Ecco come queste due discipline si fondono per migliorare le prestazioni di un climber.
1. Flessibilità e Mobilità: Oltre la Forza.
In arrampicata, la forza delle dita e delle braccia è inutile se non si riesce ad avvicinare il bacino alla parete.
- L’apporto dello yoga: Praticare asana (posizioni) focalizzate sull’apertura delle anche (come la posizione del Piccione) permette di tenere il baricentro più vicino alla roccia, riducendo lo sforzo sugli arti superiori.
- Mobilità articolare: Lo yoga lavora sulla flessibilità di spalle e caviglie, essenziale per raggiungere appigli lontani o per caricare il peso su piccoli appoggi con i piedi.
2. Core Stability e Equilibrio
L’arrampicata richiede una tensione corporea costante. Lo yoga eccelle nel rinforzare il core (la muscolatura profonda dell’addome e della schiena).
- Controllo del baricentro: Posizioni di equilibrio come l’Albero o il Guerriero III allenano i muscoli stabilizzatori, fondamentali quando ci si trova in situazioni di precarietà su una via.
- Consapevolezza corporea: Lo yoga insegna a percepire ogni singola parte del corpo, permettendo al climber di capire esattamente dove si trova il proprio peso nello spazio.
3. La Respirazione (Pranayama): Il Motore della Calma
Uno dei maggiori ostacoli in arrampicata è la gestione della paura e della fatica. Quando il fiato si fa corto, i muscoli si irrigidiscono e compare il tipico “tremore”.
- Gestione dello stress: Lo yoga insegna a respirare profondamente anche sotto sforzo. La respirazione addominale (o meglio “respirazione yogica completa”) aiuta a ossigenare i muscoli e a mantenere la calma mentale nei passaggi chiave, evitando il panico.
- Recupero: Imparare a controllare il respiro permette di recuperare più velocemente durante i riposi in parete.
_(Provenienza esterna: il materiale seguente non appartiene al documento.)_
module alu_top(i_clk, i_en_alu, i_RD, i_RA, i_aluop, o_out, o_cy, o_zy);
	input i_clk, i_en_alu;
	input [7:0] i_RD;		    
	input [7:0] i_RA;  	    
	input [4:0] i_aluop;          
	output [7:0] o_out;           
	output o_cy, o_zy;              
        reg i_reset;
        alu alu_dut(i_clk, i_en_alu, i_RD, i_RA, i_aluop, o_out, o_cy, o_zy, i_reset);
        initial begin
           $dumpfile("alu_wave.vcd");
           $dumpvars(0, alu_top);
        end
        initial begin
              i_reset = 0;
          #20 i_reset = 1;
          #30 i_reset = 0;
        end
endmodule
==> run.sh <==
#!/bin/bash
# OpenROAD 26Q1-2900-gdf79404cd8, Yosys 0.63+post, stock flow scripts
make -C /OpenROAD-flow-scripts/flow DESIGN_CONFIG=/design/flow/config.mk WORK_HOME=/design/flow/orfs finish
==> config.mk <==
export PLATFORM = sky130hd
export DESIGN_NAME = alu_top
export DESIGN_NICKNAME = alu_top
export VERILOG_FILES = /design/flow/design.v
export SDC_FILE = /design/flow/constraint.sdc
export NUM_CORES = 4
export LEC_CHECK = 1
export CORE_UTILIZATION = 40
==> constraint.sdc <==
current_design alu_top

set clk_period 5.1
set clk_io_pct 0.2

create_clock -name clk0 -period $clk_period [get_ports {i_clk}]

set non_clock_inputs [all_inputs -no_clocks]
set_input_delay [expr $clk_period * $clk_io_pct] -clock clk0 $non_clock_inputs
set_output_delay [expr $clk_period * $clk_io_pct] -clock clk0 [all_outputs]
--- /design/flow/config.mk ---
export PLATFORM = sky130hd
export DESIGN_NAME = mux3
export DESIGN_NICKNAME = mux3
export VERILOG_FILES = /design/flow/design.v
export SDC_FILE = /design/flow/constraint.sdc
export NUM_CORES = 4
export LEC_CHECK = 1
export CORE_AREA = 10 10 71 71
export DIE_AREA = 0 0 81 81
--- /design/flow/constraint.sdc ---
current_design mux3

set clk_period 3.9
set clk_io_pct 0.2

create_clock -name clk0 -period $clk_period

set non_clock_inputs [all_inputs -no_clocks]
set_input_delay [expr $clk_period * $clk_io_pct] -clock clk0 $non_clock_inputs
set_output_delay [expr $clk_period * $clk_io_pct] -clock clk0 [all_outputs]
--- /design/flow/design.v ---
module mux2 #(parameter WIDTH = 32) (
    input wire [WIDTH-1:0] in0,      
    input wire [WIDTH-1:0] in1,      
    input wire sel,                  
    output wire [WIDTH-1:0] out      
);
    assign out = sel ? in1 : in0;
endmodule
module mux3 #(parameter WIDTH = 32) (
    input wire [WIDTH-1:0] in0,      
    input wire [WIDTH-1:0] in1,      
    input wire [WIDTH-1:0] in2,      
    input wire [1:0] sel,            
    output reg [WIDTH-1:0] out       
);
    always @(*) begin
        case (sel)
            2'b00: out = in0;
            2'b01: out = in1;
            2'b10: out = in2;
            default: out = in0;
        endcase
    end
endmodule
module mux4 #(parameter WIDTH = 32) (
    input wire [WIDTH-1:0] in0,      
    input wire [WIDTH-1:0] in1,      
    input wire [WIDTH-1:0] in2,      
    input wire [WIDTH-1:0] in3,      
    input wire [1:0] sel,            
    output reg [WIDTH-1:0] out       
);
    always @(*) begin
        case (sel)
            2'b00: out = in0;
            2'b01: out = in1;
            2'b10: out = in2;
            2'b11: out = in3;
        endcase
    end
endmodule
--- /design/flow/run.sh ---
#!/bin/bash
# OpenROAD 26Q1-2900-gdf79404cd8, Yosys 0.63+post, stock flow scripts
make -C /OpenROAD-flow-scripts/flow DESIGN_CONFIG=/design/flow/config.mk WORK_HOME=/design/flow/orfs finish
==> summary.txt <==
fraction of layout cells with a size suffix above 1 = 2.55%
initial antenna violation count = 0
first-pass GRT wire length = 6.69 mm
final core utilization = 54.1%
Yosys top cell by area = a22oi_1
Syn Inst Count = 113
post-synth cell types = 8
final total power = 0.245 mW
Top cell area share = 37.7%
critical path class = in -> out
area of the mapped netlist = 637 um^2
Max-Cap Viols = 0
Routed WL per cell = 15.7 um
pre-CTS setup slack = 0.498 ns
register area share after synthesis = 0%
vias in the first global route = 1291
I/O Buffers = 130
Total GRT Usage = 12.5%
crit end category = primary output
setup bufs post-CTS = 0
area reported by Yosys stat = 637 um^2
Clk pwr share = 0%
switching pwr = 0.0697 mW
Initial DRT Pass Iterations = 4
fmax = 0.295 GHz
core area = 3630 um^2
DRC = 0
sw frac = 28.5%
Starting Density = 17.5%
VDD IR max = 0.0513 mV
Most Frequent Cell on Critical Path = clkdlybuf4s50_1
registers = 0
yosys cell count = 113
most numerous logic cell after layout = clkdlybuf4s50_1
Hold Startpoint = in0[3]
HP Class = in -> out
I/O pin count = 130
most frequently placed logic cells in the final layout = clkdlybuf4s50_1 (130), a22oi_1 (32), nand2_1 (32), o21ai_1 (30), buf_4 (4)
syn_area_per_cell = 5.64 um^2
pwr/cell area = 124 nW/um^2
crit path time final = 3.38 ns
worst slew pin tran = 0.323 ns
Hold Vio Cnt, Final = 0
Worst Path Required = 3.12 ns
CP Cell Sequence = clkdlybuf4s50_1 -> inv_1 -> ha_2 -> buf_4 -> nand2_1 -> o21ai_1 -> clkdlybuf4s50_1
tool warnings = 33
setup slack after layout = 0.515 ns
die area = 6560 um^2
Pint = 0.175 mW
WL final = 4.45 mm
DP HPWL = 3.79 mm
Final ANT Viol Nets = 0
CP max FO = 36
Area contributors post-synth = a22oi_1 (38%), o21ai_1 (24%), nand2_1 (19%)
Synth-to-Final Area Change = 209%
Slowest Stage Delay on Critical Path = 0.49 ns
leak pwr = 0.724 nW
Slowest cell on crit path = clkdlybuf4s50_1
Synth Warn # = 1
unrepaired setup endpoints after global routing = false
Worst Hold Path EP = out[3]
Comb power frac = 100.0%
Die Wd = 81 um
Setup-failing EPs final = 0
post-cts sizing count = 0
CP Launch Type = input port
largest net degree at the start of global routing = 37
diode count = 0
Seq. cell area = 0 um^2
result of the run = finished, final reports clean
Routability Congestion = 0.789
Iter 0 DRT Violations = 46
vias per cell = 4.51
final setup TNS = 0 ns
Clock buffer cells = 0
FP Rows = 22
Min-Delay Path Depth = 4
total grt overflow = 0
Post-Place Cells = 283
Die Ht = 81 um
relative slew slack = 78.5%
fin cells = 283
arrival time at the worst endpoint = 2.60 ns
Sequential Power Share = 0%
DR vias = 1275
Hold-fix buffers, CTS = 0
final tally of max-slew violations = 0
cycle use final = 86.8%
==> area by class of cell <==
| class | count | area [um^2] |
|---|---|---|
| Multi-Input combinational cell | 98 | 548 |
| Timing Repair Buffer | 135 | 1350 |
| Fill cell | 330 | 1670 |
| Inverter | 2 | 7.51 |
| Tap cell | 48 | 60.1 |
==> per-layer routing <==
layer  GRT usage [%]  vias to the layer above  wire length (um)  share of wire [%]
met4               0                        0                 0                  0
met5               0                        -                 0                  0
met2            22.3                       71              2160                 48
met3            4.68                        0               538                 12
met1            14.9                      539              1760                 39
li1                -                      665                 -                  -
==> Yosys cell counts <==
cell     instances
buf_6            3
nand2_1         32
buf_2           10
a22oi_1         32
inv_1            2
o21ai_0          2
ha_1             2
o21ai_1         30
==> power by group through the flow <==
stage	registers (mW)	logic, mW	clock network [mW]
CTS	0	0.249	0
global route	0	0.268	0
finish	0	0.245	0
==> worst max-delay path by stage <==
| stage | end | startpoint | slack [ns] | cells past startpoint |
|---|---|---|---|---|
| 6_report | out[15] | sel[0] | 0.52 | 7 |
| 5_1_grt | out[15] | sel[0] | 0.34 | 7 |
| 4_1_cts | out[24] | sel[0] | 0.50 | 7 |
==> cells by family after synthesis <==
kind of cell | after synthesis | synth area share (%)
AOI/OAI and AO/OA | 64 | 62.9
adders and majority gates | 2 | 3.93
buffers and inverters | 15 | 14.3
and+or+nand+nor | 32 | 18.9
==> per-stage QoR <==
| stage | hold WS (ns) | instance area, um^2 |
|---|---|---|
| floorplan | 1.62 | 637 |
| global placement | 2.47 | 1970 |
| detailed placement | 2.47 | 1970 |
| CTS | 2.48 | 1970 |
| global route | 2.50 | 1970 |
| finish | 2.47 | 1970 |
==> worst max-delay path: cells and delay by family <==
kind	cells	cell delay, ns
AND/OR/NAND/NOR	1	0.08
buffers and inverters	4	1.32
AND-OR/OR-AND	1	0.08
adder cells (fa/ha/maj)	1	0.31
No activity file was given, so power comes from the tool's default toggle rates.
==> /design/flow/design.v <==
module debounce(clk,key_i,key_o);
    input clk;
    input key_i;
    output key_o;
    parameter NUMBER = 24'd10_000_000;
    parameter NBITS = 24;
    reg [NBITS-1:0] count;
    reg key_o_temp;
    reg key_m;
	reg key_i_t1,key_i_t2;
    assign key_o = key_o_temp;
	always @ (posedge clk) begin
		key_i_t1 <= key_i;
		key_i_t2 <= key_i_t1;
	end
    always @ (posedge clk) begin
        if (key_m!=key_i_t2) begin
            key_m <= key_i_t2;
            count <= 0;
        end
        else if (count == NUMBER) begin
            key_o_temp <= key_m;
        end
        else count <= count+1;
    end
endmodule
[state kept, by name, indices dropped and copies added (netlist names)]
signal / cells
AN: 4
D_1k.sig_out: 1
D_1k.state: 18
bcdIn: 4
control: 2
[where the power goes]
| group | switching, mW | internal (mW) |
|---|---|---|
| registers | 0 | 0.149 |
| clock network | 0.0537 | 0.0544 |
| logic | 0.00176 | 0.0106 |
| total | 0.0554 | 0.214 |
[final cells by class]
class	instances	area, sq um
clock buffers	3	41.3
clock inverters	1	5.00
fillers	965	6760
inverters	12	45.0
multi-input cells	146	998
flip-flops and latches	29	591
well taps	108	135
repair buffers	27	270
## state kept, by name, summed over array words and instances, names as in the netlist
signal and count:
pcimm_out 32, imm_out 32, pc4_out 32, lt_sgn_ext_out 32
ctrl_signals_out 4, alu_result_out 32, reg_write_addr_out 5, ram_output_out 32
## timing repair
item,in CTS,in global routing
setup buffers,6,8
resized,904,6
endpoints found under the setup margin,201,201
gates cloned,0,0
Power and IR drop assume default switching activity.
**/design/flow/design.v**
```verilog
module pipeline_register_ex_mem(
    input logic clk,
    input logic reset,
    input logic enable,
    input logic[9:0] ctrl_signals_in,
    input logic[31:0] lt_sgn_ext_in,
    input logic[31:0] alu_result_in,
    input logic[31:0] ram_data_in,
    input logic[31:0] imm_in,
    input logic[31:0] pcimm_in,  
    input logic[31:0] pc4_in,
    input logic[4:0] reg_write_addr_in,
    output logic[11:0] ctrl_signals_out,
    output logic[31:0] lt_sgn_ext_out,
    output logic[31:0] alu_result_out,
    output logic[31:0] ram_datain_out,
    output logic[31:0] imm_out,
    output logic[31:0] pcimm_out, 
    output logic[31:0] pc4_out,
    output logic[4:0] reg_write_addr_out
);
    always_ff @(posedge clk) begin
        if(reset) begin
            ctrl_signals_out <= '0;
            lt_sgn_ext_out <= '0;
            alu_result_out <= '0;
            ram_datain_out <= '0;
            imm_out <= '0;
            pcimm_out <= '0;
            pc4_out <= '0;
            reg_write_addr_out <= '0;
        end
        else if(enable) begin
            ctrl_signals_out <= ctrl_signals_in;
            lt_sgn_ext_out <= lt_sgn_ext_in;
            alu_result_out <= alu_result_in;
            ram_datain_out <= ram_data_in;
            imm_out <= imm_in;
            pcimm_out <= pcimm_in;
            pc4_out <= pc4_in;
            reg_write_addr_out <= reg_write_addr_in;
        end
    end
endmodule
```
4. Prevenzione degli Infortuni
L’arrampicata è un’attività che tende a “chiudere” il corpo: i muscoli pettorali si contraggono e le spalle ruotano in avanti.
- Compensazione: Lo yoga agisce come attività di compensazione perfetta, aprendo il petto e allungando i tendini degli avambracci (spesso soggetti a infiammazioni).
- Antagonisti: Rafforzando i muscoli antagonisti rispetto a quelli usati per tirare, lo yoga crea un equilibrio muscolare che previene tendiniti e dolori cronici.
5. La Presenza Mentale.
Sia nello yoga che nell’arrampicata, il passato e il futuro scompaiono. Esiste solo il momento presente, il prossimo appiglio o il prossimo respiro.
- Focus: La concentrazione richiesta per mantenere una posizione yoga complessa è la stessa necessaria per quando stiamo scalando una parete. Questa sinergia mentale porta allo stato di Presenza Mentale, dove l’azione e la consapevolezza si fondono, rendendo la scalata fluida e apparentemente senza sforzo.
Conclusione
Lo yoga non è solo “stretching per climber”, è un sistema completo . Che tu sia un principiante o un esperto, integrare una sessione di yoga nella tua routine settimanale non solo ti renderà un arrampicatore più forte, ma anche più longevo e consapevole.
Con questo articolo ringrazio il grande Alberto Milani, celebre per aver unito la disciplina dello yoga alla pratica dell’arrampicata. E’ il mio maestro di yoga e amico di scalata: grazie a lui diversi anni fa ho avuto modo di approfondire queste due discipline che sembrano così diverse ma in realtà sono molto simili. E da allora non ho mai smesso, nè con lo yoga e nè con l’arrampicata.